Primary LanguagePython

Morpheme Segmentation with LSTM and Transformers

Morpheme segmentation is the process of separating words into their fundamental units of meaning. For example:

  • foundationalismfound+ation+al+ism

This project is a reproduction of the 2nd and 1st place systems from the 2022 Sigmorphon competition in word segmentation. These systems, from Ben Peters and Andre Martins, are DeepSPIN-2, a recurrent neural network (LSTM) model with character-level tokenization, and DeepSPIN-3 a transformer based model that uses an entmax loss function and ULM subword tokenization.

Organization

This repository is organized as such:

baseline/
baseline/bert       # simple BertTokenizer generator and evaluator
baseline/morfessor  # simple Morfessor 2.0 trainer, generator, and evaluator
deepspin            # flexible implementation of DeepSpin-2 and DeepSpin-3 with fairseq and an LSTM architecture as outlined in the paper above.
yoyodyne            # A basic implementation using yoyodyne - https://github.com/CUNY-CL/yoyodyne
lstm                # an LSTM work-in-progress architecture built with basic PyTorch (for academic purposes).
  1. The baseline directory has 2 scripts for generating baseline segmentations. One uses a pretrained BertTokenizer (baseline/bert) and the other uses Morfessor 2.0 (baseline/morfessor), an unsupervised utility that is not pretrained.

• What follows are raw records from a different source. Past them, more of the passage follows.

`src/rtl/game_sequencer_pkg.sv`:
```
// Shared types and widths for the symbol-counting game round controller.
package game_pkg;

  localparam int SYM_W   = 8;
  localparam int SCORE_W = 4;
  localparam int SEC_W   = 8;
  localparam int ROUND_W = 4;

  typedef enum logic [2:0] {
    IDLE      = 3'd0,
    COUNTDOWN = 3'd1,
    PLAY      = 3'd2,
    ANSWER    = 3'd3,
    RESULT    = 3'd4,
    DONE      = 3'd5
  } state_t;

  // States whose exit is driven by the secsLeft countdown.
  function automatic logic is_timed(input state_t s);
    return (s == COUNTDOWN) || (s == PLAY) || (s == ANSWER) || (s == RESULT);
  endfunction

endpackage

```
`src/rtl/game_sequencer_if.sv`:
```
// Handshake between the round controller (master) and the play-period block (slave).
interface game_sequencer_if;
  import game_pkg::*;

  logic             gameSig;
  logic             answerSig;
  logic [SYM_W-1:0] numSpecial;

  modport master (output gameSig, input answerSig, input numSpecial);
  modport slave  (input gameSig, output answerSig, output numSpecial);
endinterface

```
`src/rtl/game_sequencer_tick_sync.sv`:
```
// Synchronises the 1 Hz clock as data and emits a one-cycle pulse per rising edge.
module tick_sync (
  input  logic Clk100M,
  input  logic Reset,
  input  logic Clk1Hz,
  output logic sec_tick
);
  logic s1, s2, s3;

  always_ff @(posedge Clk100M) begin
    if (Reset) begin
      s1       <= 1'b0;
      s2       <= 1'b0;
      s3       <= 1'b0;
      sec_tick <= 1'b0;
    end else begin
      s1       <= Clk1Hz;
      s2       <= s1;
      s3       <= s2;
      sec_tick <= s2 & ~s3;
    end
  end
endmodule

```
`src/rtl/game_sequencer.sv`:
```
// Round controller: countdown, play period, guess entry and result display per round.
// Optional HIGH_SCORE_EN adds bestScore/newBest tracking across games.
module game_sequencer
  import game_pkg::*;
#(
  parameter int NUM_ROUNDS     = 3,
  parameter int COUNTDOWN_S    = 3,
  parameter int ANSWER_S       = 10,
  parameter int RESULT_S       = 2,
  parameter int PLAY_TIMEOUT_S = 20
) (
  input  logic               Clk100M,
  input  logic               Reset,
  input  logic               Clk1Hz,
  input  logic               startBtn,
  input  logic               upBtn,
  input  logic               downBtn,
  input  logic               submitBtn,
  game_sequencer_if.master   play,
  output logic [2:0]         state,
  output logic [SYM_W-1:0]   guess,
  output logic [SEC_W-1:0]   secsLeft,
  output logic [ROUND_W-1:0] round,
  output logic [SCORE_W-1:0] score,
  output logic               correct,
  output logic               timedOut
`ifdef HIGH_SCORE_EN
  ,
  output logic [SCORE_W-1:0] bestScore,
  output logic               newBest
`endif
);

  state_t           cur_state, nxt_state;
  logic             sec_tick;
  logic             expire;
  logic             hit;
  logic [SEC_W-1:0] load_secs;
  logic [SYM_W-1:0] count;

  tick_sync u_tick (
    .Clk100M  (Clk100M),
    .Reset    (Reset),
    .Clk1Hz   (Clk1Hz),
    .sec_tick (sec_tick)
  );

  assign expire = sec_tick && is_timed(cur_state) && (secsLeft <= SEC_W'(1));
  assign state  = cur_state;

  always_ff @(posedge Clk100M) begin
    if (Reset) cur_state <= IDLE;
    else       cur_state <= nxt_state;
  end

  always_comb begin
    nxt_state = cur_state;
    case (cur_state)
      IDLE, DONE: if (startBtn) nxt_state = COUNTDOWN;
      COUNTDOWN:  if (expire) nxt_state = PLAY;
      PLAY: begin
        if (play.answerSig) nxt_state = ANSWER;
        else if (expire)    nxt_state = RESULT;
      end
      ANSWER:     if (submitBtn || expire) nxt_state = RESULT;
      RESULT: begin
        if (expire) nxt_state = (round == ROUND_W'(NUM_ROUNDS)) ? DONE : COUNTDOWN;
      end
      default:    nxt_state = IDLE;
    endcase
  end

  always_comb begin
    play.gameSig = !Reset && (cur_state == COUNTDOWN) && expire;
    hit          = (guess == count);
    case (nxt_state)
      COUNTDOWN: load_secs = SEC_W'(COUNTDOWN_S);
      PLAY:      load_secs = SEC_W'(PLAY_TIMEOUT_S);
      ANSWER:    load_secs = SEC_W'(ANSWER_S);
      RESULT:    load_secs = SEC_W'(RESULT_S);
      default:   load_secs = '0;
    endcase
  end

  always_ff @(posedge Clk100M) begin
    if (Reset) begin
      secsLeft <= '0;
      guess    <= '0;
      round    <= '0;
      score    <= '0;
      correct  <= 1'b0;
      timedOut <= 1'b0;
      count    <= '0;
    end else begin
      if (nxt_state != cur_state)
        secsLeft <= load_secs;
      else if (sec_tick && (secsLeft != '0))
        secsLeft <= secsLeft - SEC_W'(1);

      // Button edits only while staying in ANSWER, so a pulse in the exit cycle is dropped.
      if ((cur_state == ANSWER) && (nxt_state == ANSWER) && (upBtn ^ downBtn)) begin
        if (upBtn && (guess != '1))
          guess <= guess + SYM_W'(1);
        else if (downBtn && (guess != '0))
          guess <= guess - SYM_W'(1);
      end

      case (cur_state)
        IDLE, DONE: begin
          if (nxt_state == COUNTDOWN) begin
            round <= ROUND_W'(1);
            score <= '0;
            guess <= '0;
          end
        end
        PLAY: begin
          if (play.answerSig) begin
            count    <= play.numSpecial;
            timedOut <= 1'b0;
            guess    <= '0;
          end else if (nxt_state == RESULT) begin
            timedOut <= 1'b1;
            correct  <= 1'b0;
          end
        end
        ANSWER: begin
          if (nxt_state == RESULT) begin
            correct <= hit;
            score   <= score + SCORE_W'(hit);
          end
        end
        RESULT: begin
          if (nxt_state == COUNTDOWN) round <= round + ROUND_W'(1);
        end
        default: ;
      endcase
    end
  end

`ifdef HIGH_SCORE_EN
  always_ff @(posedge Clk100M) begin
    if (Reset) begin
      bestScore <= '0;
      newBest   <= 1'b0;
    end else if ((cur_state == RESULT) && (nxt_state == DONE)) begin
      if (score > bestScore) begin
        bestScore <= score;
        newBest   <= 1'b1;
      end else begin
        newBest   <= 1'b0;
      end
    end else if ((cur_state == DONE) && (nxt_state != DONE)) begin
      newBest <= 1'b0;
    end
  end
`endif

endmodule

```
`src/flat_wrapper.sv`:
```
// flat-port wrapper written by rule: the top's interface ports become plain ports
module game_sequencer_flat import game_pkg::*;
#(
  parameter int NUM_ROUNDS     = 3,
  parameter int COUNTDOWN_S    = 3,
  parameter int ANSWER_S       = 10,
  parameter int RESULT_S       = 2,
  parameter int PLAY_TIMEOUT_S = 20
)
  (Clk100M, Reset, Clk1Hz, startBtn, upBtn, downBtn, submitBtn, state, guess, secsLeft, round, score, correct, timedOut, play_gameSig, play_answerSig, play_numSpecial);
  game_sequencer_if play_i ();
  input  logic Clk100M;
  input  logic Reset;
  input  logic Clk1Hz;
  input  logic startBtn;
  input  logic upBtn;
  input  logic downBtn;
  input  logic submitBtn;
  output logic [2:0] state;
  output logic [SYM_W-1:0] guess;
  output logic [SEC_W-1:0] secsLeft;
  output logic [ROUND_W-1:0] round;
  output logic [SCORE_W-1:0] score;
  output logic correct;
  output logic timedOut;
  output wire logic [$bits(play_i.gameSig)-1:0] play_gameSig;
  input wire logic [$bits(play_i.answerSig)-1:0] play_answerSig;
  input wire logic [$bits(play_i.numSpecial)-1:0] play_numSpecial;
  assign play_gameSig = play_i.gameSig;
  assign play_i.answerSig = play_answerSig;
  assign play_i.numSpecial = play_numSpecial;
  game_sequencer #(.NUM_ROUNDS(NUM_ROUNDS), .COUNTDOWN_S(COUNTDOWN_S), .ANSWER_S(ANSWER_S), .RESULT_S(RESULT_S), .PLAY_TIMEOUT_S(PLAY_TIMEOUT_S)) u_core (.Clk100M(Clk100M), .Reset(Reset), .Clk1Hz(Clk1Hz), .startBtn(startBtn), .upBtn(upBtn), .downBtn(downBtn), .submitBtn(submitBtn), .play(play_i), .state(state), .guess(guess), .secsLeft(secsLeft), .round(round), .score(score), .correct(correct), .timedOut(timedOut));
endmodule
```
**config.mk**
```make
export PLATFORM = sky130hd
export DESIGN_NAME = multi_pb_debouncer
export DESIGN_NICKNAME = d
export VERILOG_FILES = /design/src/rtl/multi_pb_debouncer.sv
export SDC_FILE = /design/constraint.sdc
export NUM_CORES = 1
export LEC_CHECK = 0
export CORE_MARGIN = 5
export CORE_UTILIZATION = 35
export DETAILED_ROUTE_END_ITERATION = 10
export HOLD_SLACK_MARGIN = 0.05
export PLACE_DENSITY = 0.54
export SLEW_MARGIN = 20
export SYNTH_ARGS = -nofsm -noshare
export SYNTH_HDL_FRONTEND = slang
export SYNTH_SLANG_ARGS = --single-unit
```
**constraint.sdc**
```tcl
create_clock -name clk -period 1.8 [get_ports clk]
set_input_delay 0.36 -clock clk [delete_from_list [all_inputs] [get_ports clk]]
set_output_delay 0.36 -clock clk [all_outputs]
set_load 0.01 [all_outputs]
```
`config.mk`:
```
export PLATFORM = sky130hd
export DESIGN_NAME = game_step_scheduler
export DESIGN_NICKNAME = d
export VERILOG_FILES = /design/src/rtl/game_step_scheduler_pkg.sv /design/src/rtl/vs_frame_strobe.sv /design/src/rtl/game_step_scheduler.sv
export SDC_FILE = /design/constraint.sdc
export NUM_CORES = 1
export LEC_CHECK = 0
export ABC_AREA = 1
export BUFFER_PORTS_ARGS = -buffer_cell sky130_fd_sc_hd__buf_2
export CAP_MARGIN = 40
export CORE_MARGIN = 2
export CORE_UTILIZATION = 50
export CTS_BUF_LIST = sky130_fd_sc_hd__clkbuf_4
export DETAILED_ROUTE_END_ITERATION = 16
export PLACE_DENSITY_LB_ADDON = 0.1
export SLEW_MARGIN = 20
export SYNTH_ARGS = -nofsm -noshare
export SYNTH_HDL_FRONTEND = slang
export SYNTH_HIERARCHICAL = 1
export SYNTH_SLANG_ARGS = --single-unit
```
`constraint.sdc`:
```
create_clock -name CLOCK -period 1.5 [get_ports CLOCK]
set_clock_uncertainty 0.05 [all_clocks]
set_input_delay 0.075 -clock CLOCK [delete_from_list [all_inputs] [get_ports CLOCK]]
set_output_delay 0.075 -clock CLOCK [all_outputs]
set_load 0.1 [all_outputs]
```
==> src/rtl/muldiv_unit_pkg.sv <==
// Shared definitions for the iterative RV32M multiply/divide unit:
// funct3 encodings, iteration count, FSM states and operand signedness helpers.
package muldiv_unit_pkg;

  localparam logic [2:0] MULDIV_OP_MUL    = 3'b000;
  localparam logic [2:0] MULDIV_OP_MULH   = 3'b001;
  localparam logic [2:0] MULDIV_OP_MULHSU = 3'b010;
  localparam logic [2:0] MULDIV_OP_MULHU  = 3'b011;
  localparam logic [2:0] MULDIV_OP_DIV    = 3'b100;
  localparam logic [2:0] MULDIV_OP_DIVU   = 3'b101;
  localparam logic [2:0] MULDIV_OP_REM    = 3'b110;
  localparam logic [2:0] MULDIV_OP_REMU   = 3'b111;

  localparam int MULDIV_ITERS = 32;

  typedef enum logic [1:0] {
    MD_ST_IDLE = 2'd0,
    MD_ST_MUL  = 2'd1,
    MD_ST_DIV  = 2'd2,
    MD_ST_FIN  = 2'd3
  } md_state_e;

  function automatic logic op_signed_a(input logic [2:0] op);
    case (op)
      MULDIV_OP_MULHU, MULDIV_OP_DIVU, MULDIV_OP_REMU: return 1'b0;
      default:                                         return 1'b1;
    endcase
  endfunction

  // MULHSU treats rs2 as unsigned even though rs1 is signed
  function automatic logic op_signed_b(input logic [2:0] op);
    case (op)
      MULDIV_OP_MULHSU, MULDIV_OP_MULHU, MULDIV_OP_DIVU, MULDIV_OP_REMU: return 1'b0;
      default:                                                           return 1'b1;
    endcase
  endfunction

endpackage

==> src/rtl/muldiv_unit_div_step.sv <==
// One restoring-divide iteration: shift the next dividend bit into the partial
// remainder, subtract the divisor when it fits and record the quotient bit.
module muldiv_div_step #(
  parameter int XLEN = 32
) (
  input  logic [XLEN-1:0] rem,
  input  logic [XLEN-1:0] quo,
  input  logic [XLEN-1:0] divisor,
  output logic [XLEN-1:0] rem_next,
  output logic [XLEN-1:0] quo_next
);

  logic [XLEN:0] shifted;
  logic [XLEN:0] diff;

  // partial remainder is always below the divisor, so the borrow is the top bit
  always_comb begin
    shifted = {rem, quo[XLEN-1]};
    diff    = shifted - {1'b0, divisor};
    if (!diff[XLEN]) begin
      rem_next = diff[XLEN-1:0];
      quo_next = {quo[XLEN-2:0], 1'b1};
    end else begin
      rem_next = shifted[XLEN-1:0];
      quo_next = {quo[XLEN-2:0], 1'b0};
    end
  end

endmodule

In the case of DeepSPIN-2 and DeepSPIN-3, the original implementations were written by Ben Peters, but the scripts in this repository streamline their usage and decouple tokenization from each. This enables exploring of a transformer architecture with character-level encoding or an LSTM architecture with subword tokenization. This is helpful to really determine whether subword tokenization is a crucial ingredient in the high performance of DeepSPIN-3. Spoiler alert: it only accounts for 0.2% of the F-score.

The Data

Here is a sample of the training data for Hungarian:

tanításokért	tanít @@ás @@ok @@ért	110
Algériánál	Algéria @@nál	100
metélőhagymába	metélő @@hagyma @@ba	101
fülésztől	fül @@ész @@től	110

After training, the model is expected to be able to receive just the first column (the untokenized word) and be able to separate it into morphemes, with the @@ morpheme separator. The final column, which can be used for training has 3 bits that represent the types of morphology (inflection, derivation, & compounding). This is currently unused.

Setup

  • Make sure to clone this with --recurse-submodules to ensure you get the data from the competition.
  • After creating a virtual environment with python -m venv <name> or conda create..., you can install necessary python libraries with pip install -r requirements.txt from the root directory of this repository.

Training

Please refer to README's within each subdirectory for training and evaluation for each individual architecture.